For the occasion of an exhibition titled Imaging/Imagining the Human Body in Anatomical Representation, March 25 – June 20, 2014 at the Smart Museum of Art, The University of Chicago, Soldier at a Game of Chess was exhibited alongside an X-ray composite based on Metzinger's painting. The aim of the exhibition was to reveal the interdependence between representations of human anatomy through biomedicine's imaging technology and imaginings in the creative art's. The composite was produced by Adam Schwertner (fourth year medical student at the Pritzker School of Medicine, The University of Chicago), Stephen Thomas, MD (Assistant Professor of Radiology), and Brian Callender, MD (Assistant Professor of Medicine). "Digitally assembled radiographic scans" provided by the Department of Radiology at the University of Chicago Medical Center were superimposed on the painting.

Organized by physicians, this exhibition gathered images of the body from a range of historical periods and considered "the extent to which they conform to established representational conventions or seem instead to reflect the artist's own observations or expressive goals".
"Other themes considered were the enduring role of figure drawing in academic art study; the relation between artistic and scientific abstraction; the depiction of bodily suffering in wartime; and what art and medicine have to offer each other in the pursuit of accuracy, humanity, and empathy, when it comes to representing the body".

One year before Metzinger painted Soldier at a Game of Chess, the German physicist Max von Laue won the Nobel Prize in Physics in 1914 for his discovery of the diffraction of X-rays by crystals. Of interest to the Cubists, in addition to new scientific discoveries such as Röntgen's X-rays and Laue's X-ray diffraction, were Hertzian electromagnetic radiation and radio waves propagating through space, revealing the unseen; that which is beyond the grasp of sensory perception.

Imaging/Imagining was curated by Brian Callender, MD, and Mindy Schwartz, MD, professor of medicine at the University of Chicago's Pritzker School of Medicine. Produced with the cooperation of the University of Chicago Arts|Science Initiative, it was presented by the Special Collections Research Center, Smart Museum of Art.

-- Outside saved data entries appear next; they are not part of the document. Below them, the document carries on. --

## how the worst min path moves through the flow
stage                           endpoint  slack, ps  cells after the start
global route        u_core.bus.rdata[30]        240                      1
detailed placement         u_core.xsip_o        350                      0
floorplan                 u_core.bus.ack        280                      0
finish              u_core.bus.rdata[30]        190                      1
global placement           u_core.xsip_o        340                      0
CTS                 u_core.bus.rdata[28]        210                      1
--- src/rtl/kamus_pkg.sv ---
// kamus_pkg: shared L1D geometry constants and the cache controller state encoding.
package kamus_pkg;
  localparam int L1D_NUM_LINES      = 16;
  localparam int L1D_WORDS_PER_LINE = 4;
  localparam int L1D_TAG_W          = 24;
  typedef enum logic [1:0] {IDLE, REFILL_REQ, REFILL_RSP, WRITE} l1d_state_e;
endpackage

--- src/rtl/kamus_l1d_data_array.sv ---
// kamus_l1d_data_array: byte-enabled word storage, combinational read, synchronous write.
module kamus_l1d_data_array #(
  parameter int AW = 6
) (
  input  logic          clk_i,
  input  logic          we_i,
  input  logic [AW-1:0] waddr_i,
  input  logic [31:0]   wdata_i,
  input  logic [3:0]    be_i,
  input  logic [AW-1:0] raddr_i,
  output logic [31:0]   rdata_o
);
  localparam int DEPTH = 2 ** AW;
  logic [31:0] mem_q [DEPTH];
  always_ff @(posedge clk_i) begin
    if (we_i) begin
      for (int b = 0; b < 4; b++) begin
        if (be_i[b]) mem_q[waddr_i][8*b +: 8] <= wdata_i[8*b +: 8];
      end
    end
  end
  assign rdata_o = mem_q[raddr_i];
endmodule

===Centre Pompidou, Kunstmuseum Basel===
Le cubisme, 17 October 2018 to 25 February 2019, Centre Pompidou, the first large-scale exhibition devoted to Cubism in France since 1973, with over 300 works on display. The 1973 exhibition, Les Cubistes, included over 180 works and was held at the Musée d'Art Moderne de la Ville de Paris and Galerie des Beaux-Arts, Bordeaux. The motivation for the Pompidou exhibition resides in broadening the scope of Cubism, usually focused on Georges Braque and Pablo Picasso, to include the major contributions of the Salon Cubists, the Section d'Or, and others who participated in the over-all movement. The exhibition is held at Kunstmuseum Basel, from 31 March to 5 August 2019.